Does anyone know the exact communication flow in when ISE sends a CoA due to an endpoint profiler change? Does the PSN that owns the endpoint send a CoA (UDP/1700) or is the PAN/MNT always involved?
I have a fully distributed ISE 3.0 deployment (Dedicated PANs, dedicated MNTs, many PSNs) where all the nodes are in the DC (including the PSNs). Profiling has been working well and the sessions get a re-auth when ISE profiles an endpoint. No CoA errors.
A new PSN has been added to the deployment which is outside of the data centre (over a WAN) - the issue I have is that I have CoA failures after profiling (ISE doesn't get the CoA ACK). Yet, when I perform a manual session reauth for endpoints on that "remote PSN", I don't have any errors. The CoA config on the NAS in the remote location is correct (I have seen the CoA and the CoA ACK in Wireshark).
The Wireshark of a profiling use-case was performed (I deleted the endpoint in ISE prior to starting). I ran tcpdump on both PANs, both MNTs and the remote PSN. I didn't see any UDP/1700 or UDP/3799 traffic relating to that endpoint when ISE learned the new endpoint and profiled it. The session is created correctly - but LiveLogs show multiple CoA errors relating to the failed CoA.
I suspect that either the PAN or MNT is initiating some communications to the remote PSN - and that a firewall is blocking that. If not, then what could possibly cause this, given that a manual CoA works just fine (meaning that RADIUS shared secret and NAS config is correct). I can see TCP communications (looks healthy) between the remote PSN and the PAN/MNTs in the data centre.
Hi @Arne Bier. I haven't done a packet capture on this for a few years, but last time I did one it confirmed that a triggered CoA (after profiling) is initiated directly by the owning PSN (UDP/1700). When a manual CoA is issued from the GUI, the PAN sends a CoA (UDP/3799) to the owning PSN which then sends the CoA (UDP/1700) to the NAD. Upon ACK from the NAD (UDP/1700), the PSN sends an ACK to the PAN (UDP/3799). AFAIK, this behaviour has not changed.

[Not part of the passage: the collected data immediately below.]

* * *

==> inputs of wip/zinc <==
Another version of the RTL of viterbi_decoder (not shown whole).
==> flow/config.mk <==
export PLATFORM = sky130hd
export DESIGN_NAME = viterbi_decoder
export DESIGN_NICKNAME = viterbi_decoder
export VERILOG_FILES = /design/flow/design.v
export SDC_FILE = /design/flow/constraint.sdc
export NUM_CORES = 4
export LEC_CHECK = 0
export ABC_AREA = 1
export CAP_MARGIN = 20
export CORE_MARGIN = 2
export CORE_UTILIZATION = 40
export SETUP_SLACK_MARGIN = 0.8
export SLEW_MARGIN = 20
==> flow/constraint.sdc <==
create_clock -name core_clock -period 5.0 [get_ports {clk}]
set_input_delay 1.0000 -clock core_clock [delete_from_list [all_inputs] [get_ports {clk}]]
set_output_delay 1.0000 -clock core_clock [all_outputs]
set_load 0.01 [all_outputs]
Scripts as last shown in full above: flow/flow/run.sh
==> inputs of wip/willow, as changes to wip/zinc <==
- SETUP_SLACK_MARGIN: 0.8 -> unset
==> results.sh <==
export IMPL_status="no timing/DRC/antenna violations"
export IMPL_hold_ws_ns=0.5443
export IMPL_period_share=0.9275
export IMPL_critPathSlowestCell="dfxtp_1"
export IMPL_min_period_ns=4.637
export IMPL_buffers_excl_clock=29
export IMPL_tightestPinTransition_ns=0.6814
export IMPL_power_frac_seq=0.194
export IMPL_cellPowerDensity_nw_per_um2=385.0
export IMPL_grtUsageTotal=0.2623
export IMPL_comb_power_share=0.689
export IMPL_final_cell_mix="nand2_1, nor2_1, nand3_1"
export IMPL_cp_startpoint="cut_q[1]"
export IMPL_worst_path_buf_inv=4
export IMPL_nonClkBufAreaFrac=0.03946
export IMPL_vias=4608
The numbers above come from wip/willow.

The CoA behaviour is configured in two places, globally (Admin > System > Settings > Profiling) and in the Profiling Policy itself. I know you mention that it works at other sites, but if you haven't already, I would suggest confirming that the Global setting is 'Reauth' and the Profiling Policy that's being hit in your remote site testing is not overriding that.
If the global and policy level CoA settings are correct, you'll likely have to set the Profiling logs to debug on the PSN using the Debug Wizard and see if the logs give you any indication as to what is happening.

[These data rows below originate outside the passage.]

From an optimization exercise on the open Yosys and OpenROAD flow, aimed at small area; shortcuts taken in it are not production practice.
RTL that was checked went through simulation tests only; none was proved equivalent to the original.

## v6
==> flow/design.v <==
module clockdivider(input logic clock,
                    input logic reset,
                    output logic pe);
always @(posedge clock)
	pe <= ~(pe | reset);
endmodule
module clock_divider_1Hz (input logic clock,
                          input logic reset,
                          output logic tick,
                          output logic tick2);
reg [16:0] c;
reg [6:0] k;    
assign tick = ~c[0] & c[1] & ~c[3] & c[4] & ~c[5] & c[6] & c[7] & ~c[8] & c[9] &
              c[10] & ~c[11] & ~c[12] & c[13] & ~c[14] & c[16];
assign tick2 = tick & k[6] & k[5] & k[1] & k[0];    
wire [7:0] kc;
wire [6:0] kn;
assign kc[0] = tick;
genvar i;
for (i = 0; i < 7; i = i + 1) begin : gk
	assign kn[i] = (k[i] ^ kc[i]) & ~(tick2 | reset);
	assign kc[i+1] = k[i] & kc[i];
end
always @(posedge clock or posedge reset)
begin
	if (reset)
		c <= 17'h04DA4;
	else
		c <= {c[15:3], c[2] & ~tick, c[1:0], c[16] ^ c[2]};
end
always @(posedge clock)
	k <= kn;
endmodule
module fsm_snes (input clk,
                 input reset,
                 input strobe,
                 input data,
                 output [11:0] cs,            
                 output blank_cs,
                 output snes_latch,
                 output snes_clk);
reg [8:0] d;
reg [5:0] hc;
reg [14:0] sr;
reg dbit;
reg blank_r;
assign cs = sr[11:0];
assign blank_cs = blank_r;
wire idle = hc[5] & hc[1];                                     
wire go = idle & strobe;
wire term = d[0] & ~d[1] & d[2] & ~d[4] & ~d[5] & ~d[7] & d[8];  
wire f = term | (idle & ~strobe);                               
assign snes_latch = ~(hc[5] | hc[4] | hc[3] | hc[2] | hc[1]);   
assign snes_clk = ~(hc[0] & ~hc[5] & (hc[4] | hc[3] | hc[2] | hc[1]));  
wire [6:0] hcc;
wire [5:0] hcn;
assign hcc[0] = term;
genvar i;
for (i = 0; i < 6; i = i + 1) begin : gh
	assign hcn[i] = hc[i] ^ hcc[i];
	assign hcc[i+1] = hc[i] & hcc[i];
end
always @(posedge clk or posedge reset)
begin
	if (reset)
	begin
		d <= 9'h001;
		hc <= 6'd34;
	end
	else
	begin
		d <= {d[7:3], d[2] & ~f, d[1], d[0] & ~f, (d[8] ^ d[3]) | f};
		hc <= {hcn[5] & ~go, hcn[4:2], hcn[1] & ~go, hcn[0]};
	end
end
wire capture = term & snes_latch & hc[0];                       
wire load = term & hc[4] & hc[3] & hc[2] & hc[1] & hc[0];       
always @(posedge clk)
	if (capture)
		dbit <= data;
always @(posedge clk or posedge reset)
begin
	if (reset)
	begin
		sr <= 15'd0;
		blank_r <= 1'b1;
	end
	else if (load)
	begin
		sr <= {dbit, sr[14:1]};
		blank_r <= 1'b0;
	end
end
endmodule
module VGA (input logic clk,
            input logic pe,
            input logic reset,
            output logic hsync,
            output logic vsync,
            output logic blank,
            output logic active_next,    
            output logic [9:0] curr_x,
            output logic [8:0] curr_y);
reg [9:0] hq;
reg [9:0] v;
assign blank = hq[9] & hq[8];
wire h_wrap = hq[9] & ~hq[8] & hq[7];              
wire v_wrap = v[9] & v[3] & v[2] & v[0];            
assign hsync = ~(blank & (hq[7] | (hq[6] & hq[5] & hq[4])) & ~(hq[7] & hq[6] & (hq[5] | hq[4])));
assign vsync = ~(~v[9] & v[8] & v[7] & v[6] & v[5] & ~v[4] & v[3] & ~v[2] & v[1]);  
assign curr_x = hq;
assign curr_y = v[8:0];
wire hload = reset | (pe & h_wrap);                
wire vinc = pe & h_wrap;
wire vclr = reset | (pe & v_wrap);
wire [10:0] hc, vc;
wire [9:0] hn, vn;
assign hc[0] = pe;
assign vc[0] = vinc;
genvar i;
for (i = 0; i < 10; i = i + 1) begin : g
	assign hn[i] = hq[i] ^ hc[i];
	assign hc[i+1] = hq[i] & hc[i];
	assign vn[i] = (v[i] ^ vc[i]) & ~vclr;
	assign vc[i+1] = v[i] & vc[i];
end
wire [9:0] hqn = {hn[9] | hload, hn[8] | hload, hn[7] & ~hload, hn[6] | hload, hn[5] | hload,
                  hn[4:0] & {5{~hload}}};
assign active_next = ~(hqn[9] & hqn[8]) & ~(vn[9] | (vn[8] & vn[7] & vn[6] & vn[5]));
always @(posedge clk)
begin
	hq <= hqn;
	v <= vn;
end
endmodule
module updn #(parameter W = 4) (input logic [W-1:0] q,
                                input logic en,
                                input logic up_n,
                                input logic dn_n,
                                output logic [W-1:0] n);
wire [W:0] a;
assign a[0] = en & (up_n ^ dn_n);
genvar i;
for (i = 0; i < W; i = i + 1) begin : g
	assign a[i+1] = a[i] & ~(q[i] ^ dn_n);
	assign n[i] = q[i] ^ a[i];
end
endmodule
module sub_r #(parameter W = 10) (input logic [W-1:0] a,
                                  input logic [W-1:0] b,
                                  output logic [W-1:0] d);
wire [W:0] br;
assign br[0] = 1'b0;
genvar i;
for (i = 0; i < W; i = i + 1) begin : g
	assign d[i] = a[i] ^ b[i] ^ br[i];
	assign br[i+1] = (~a[i] & b[i]) | (~(a[i] ^ b[i]) & br[i]);
end
endmodule
module add_r #(parameter W = 10) (input logic [W-1:0] a,
                                  input logic [W-1:0] b,
                                  output logic [W-1:0] s);
wire [W:0] c;
assign c[0] = 1'b0;
genvar i;
for (i = 0; i < W; i = i + 1) begin : g
	assign s[i] = a[i] ^ b[i] ^ c[i];
	assign c[i+1] = (a[i] & b[i]) | ((a[i] ^ b[i]) & c[i]);
end
endmodule
module gt_r #(parameter W = 10) (input logic [W-1:0] a,
                                 input logic [W-1:0] b,
                                 output logic gt);
wire [W:0] g;
assign g[0] = 1'b0;
genvar i;
for (i = 0; i < W; i = i + 1) begin : gg
	assign g[i+1] = (a[i] & ~b[i]) | (~(a[i] ^ b[i]) & g[i]);
end
assign gt = g[W];
endmodule
module rgb_decoder (input logic clk,
                    input logic reset,
                    input logic [11:0] cs,         
                    input logic blank_cs,
                    input logic tick,
                    input logic tick2,
                    input logic blank,
                    input logic active_next,
                    input logic [9:0] curr_x,
                    input logic [8:0] curr_y,
                    output logic [3:0] r_out,
                    output logic [3:0] g_out,
                    output logic [3:0] b_out);
reg [9:0] x_pos;
reg [8:0] y_pos;
reg [7:0] size;
reg [3:0] rs, gs, bs;
wire [9:0] xn;
wire [8:0] yn;
wire [7:0] sn;
wire [3:0] rn, gn, bn;
wire t1 = tick & ~blank_cs;
wire t2 = tick2 & ~blank_cs;
updn #(10) ux (.q(x_pos), .en(t1), .up_n(cs[7]), .dn_n(cs[6]), .n(xn));
updn #(9)  uy (.q(y_pos), .en(t1), .up_n(cs[5]), .dn_n(cs[4]), .n(yn));
updn #(8)  us (.q(size), .en(t2), .up_n(cs[3]), .dn_n(cs[2]), .n(sn));
updn #(4)  ur (.q(rs), .en(t2), .up_n(cs[11]), .dn_n(cs[10]), .n(rn));
updn #(4)  ug (.q(gs), .en(t2), .up_n(cs[8]), .dn_n(cs[0]), .n(gn));
updn #(4)  ub (.q(bs), .en(t2), .up_n(cs[9]), .dn_n(cs[1]), .n(bn));
wire [9:0] xl, xr;
wire [8:0] yl, yr;
sub_r #(10) sxl (.a(xn), .b({2'd0, sn}), .d(xl));
add_r #(10) sxr (.a(xn), .b({2'd0, sn}), .s(xr));
sub_r #(9)  syl (.a(yn), .b({1'd0, sn}), .d(yl));
add_r #(9)  syr (.a(yn), .b({1'd0, sn}), .s(yr));
wire c_xl, c_xr, c_yl, c_yr;
gt_r #(10) cxl (.a(curr_x), .b(xl), .gt(c_xl));
gt_r #(10) cxr (.a(xr), .b(curr_x), .gt(c_xr));
gt_r #(9)  cyl (.a(curr_y), .b(yl), .gt(c_yl));
gt_r #(9)  cyr (.a(yr), .b(curr_y), .gt(c_yr));
wire xin = ~blank & active_next & c_xl & c_xr;
wire yin = c_yl & c_yr;
wire [11:0] pix;
vga_generator my_generator (
	.x_in (xin),
	.y_in (yin),
	.sprite ({rn, gn, bn}),
	.cur ({r_out, g_out, b_out}),
	.nxt (pix));
always @(posedge clk or posedge reset)
begin
	if (reset)
	begin
		x_pos <= 10'd512;
		y_pos <= 9'd256;
		size <= 8'd20;
		rs <= 4'hF;
		gs <= 4'hF;
		bs <= 4'hF;
		{r_out, g_out, b_out} <= 12'd0;
	end
	else
	begin
		x_pos <= xn;
		y_pos <= yn;
		size <= sn;
		rs <= rn;
		gs <= gn;
		bs <= bn;
		{r_out, g_out, b_out} <= pix;
	end
end
endmodule
module vga_generator(input logic x_in,
                     input logic y_in,
                     input logic [11:0] sprite,
                     input logic [11:0] cur,
                     output logic [11:0] nxt);
assign nxt = x_in ? (y_in ? sprite : cur) : 12'd0;
endmodule
module top_level(input logic clk,
                 input logic strobe,
                 input logic data,
                 input logic reset,
                 output logic snes_latch,
                 output logic snes_clk,
                 output logic v_sync,
                 output logic h_sync,
                 output logic [3:0] r,
                 output logic [3:0] g,
                 output logic [3:0] b);
wire [11:0] cs;
wire blank_cs;
wire pe, active_next, blank;
wire [9:0] curr_x;
wire [8:0] curr_y;
wire tick, tick2;
fsm_snes snes_decode (
	.clk (clk),
	.reset (reset),
	.strobe (strobe),
	.data (data),
	.cs (cs),
	.blank_cs (blank_cs),
	.snes_latch (snes_latch),
	.snes_clk (snes_clk));
clockdivider my_clk_div (
	.clock (clk),
	.reset (reset),
	.pe (pe));
VGA my_VGA (
	.clk (clk),
	.pe (pe),
	.reset (reset),
	.hsync (h_sync),
	.vsync (v_sync),
	.curr_x (curr_x),
	.curr_y (curr_y),
	.blank (blank),
	.active_next (active_next));
clock_divider_1Hz my_ticks (
	.clock (clk),
	.reset (reset),
	.tick (tick),
	.tick2 (tick2));
rgb_decoder my_decoder (
	.clk (clk),
	.reset (reset),
	.cs (cs),
	.blank_cs (blank_cs),
	.tick (tick),
	.tick2 (tick2),
	.blank (blank),
	.active_next (active_next),
	.curr_x (curr_x),
	.curr_y (curr_y),
	.r_out (r),
	.g_out (g),
	.b_out (b));
endmodule
export LEC_CHECK = 0
export ABC_AREA = 1
export CAP_MARGIN = 20
export CORE_MARGIN = 2
export CORE_UTILIZATION = 70
export PLACE_DENSITY = 0.8
export SLEW_MARGIN = 20
create_clock -name core_clock -period 10.0 [get_ports {clk}]
standard.sh (not shown) runs the stock make flow with config.mk's settings and CLKGATE_MAP_FILE= SYNTH_SCRIPT=/design/flow/synth_recipe.tcl, a recipe that flattens the netlist after the stock synthesis.
==> flow/flow/run.sh <==
#!/bin/bash
# The standard layout (standard.sh: standard synthesis, floorplan, placement,
# routing) with these changes:
#  - after the floorplan step, combinational cells get their smallest drive strength
#    (flow/downsize.tcl); placement and routing repair size up what needs it;
#  - clock tree: clkbuf_4 buffers only, and no dummy loads at the tree's leaves;
#  - port buffers: the smallest buffer cell.
# Each tool's output goes to a log file here.
set -euo pipefail
export CTS_ARGS="-sink_clustering_enable -repair_clock_nets -dont_use_dummy_load -buf_list sky130_fd_sc_hd__clkbuf_4"
export BUFFER_PORTS_ARGS="-buffer_cell sky130_fd_sc_hd__buf_1"
bash standard.sh floorplan > flow_make_floorplan.log 2>&1
export RES=orfs/results/$FLOW_PLATFORM/top_level/base
openroad -no_init -exit flow/downsize.tcl > flow_downsize.log 2>&1
bash standard.sh finish > flow_make_finish.log 2>&1
==> flow/flow/downsize.tcl <==
# Give every combinational cell of the synthesized netlist the smallest drive strength
# of its kind; the later repair steps size up whatever then needs more drive.
read_db $::env(RES)/2_floorplan.odb
set db [ord::get_db]
set n 0
foreach inst [[ord::get_db_block] getInsts] {
  set mn [[$inst getMaster] getName]
  if {![regexp {^(sky130_fd_sc_hd__[a-z0-9]+)_([0-9]+)$} $mn -> base drv]} { continue }
  if {[regexp {df|dl|clk|tap|fill|decap|conb|diode} $base]} { continue }
  foreach d {0 1 2} {
    if {$d >= $drv} { break }
    set m [$db findMaster ${base}_$d]
    if {$m ne "NULL" && $m ne ""} {
      if {[$inst swapMaster $m]} { incr n }
      break
    }
  }
}
puts "downsized $n cells"
write_db $::env(RES)/2_floorplan.odb
Input-level comparison between v7 and v6:
-- flow/design.v --
<<< v6, line 176
genvar i;
for (i = 0; i < W; i = i + 1) begin : gg
	assign g[i+1] = (a[i] & ~b[i]) | (~(a[i] ^ b[i]) & g[i]);
end
assign gt = g[W];
>>> v7, line 176
genvar i;
for (i = 0; i < W; i = i + 1) begin : gg
	assign g[i+1] = (a[i] ^ b[i]) ? a[i] : g[i];
end
assign gt = g[W];
[summary]
v7 completed every stage of the flow, and the final layout passed the timing, design-rule and antenna checks. v6 -> v7: final net count decreased by a few percent. Per the comparison of v7 with v6, placement row count saw a decrease, global routing met2 resource utilization moved up, met1 global-route usage now larger, minimum clock period shows an increase of 0.0069 ns, area used by sequential logic in the layout flat.
For v6, only the layout was checked, not whether the RTL still works.

==> port drivers added, routing unchanged <==
The results above use ideal ports. As a check the final layouts listed here were re-extracted and re-timed, cells and wires unchanged. Step 1 assumes that a clkbuf_16 drives the clock port and a buf_2 every other input. Step 2 also shifts input and output timing later by t, the mid clock arrival at the registers, as if the neighbouring blocks saw the same clock. Three values: ideal, step 1, step 2; two values: the first two.
run | t, ns | setup slack, ns | worst setup path after step 2 | cell pins on the clock port's net
v6 | 0.557 | 3.188 / 3.188 / 3.188 | register to register | 1
v7 | 0.538 | 3.181 / 3.181 / 3.181 | register to register | 1
After both steps setup and hold are still met in every run listed.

thanks @Greg Gibbs - my experience with ISE 3.0 showed that when I perform a Manual CoA Reauth in Live Sessions, the UDP/1700 was initiated directly from the PSN that owns the endpoint. When ISE profiles that same endpoint for the first time, I don't see any UDP/1700 on any PAN, MNT or PSN. I think I may have an odd issue here (a WLC defined in ISE with two IP addresses, due to the way the network was setup). In Live Log Details I see both WLC IP addresses referenced, and it's probably causing the issue.
I am going to simplify the WLC setup and then only have one IP address for the WLC - that should hopefully fix it.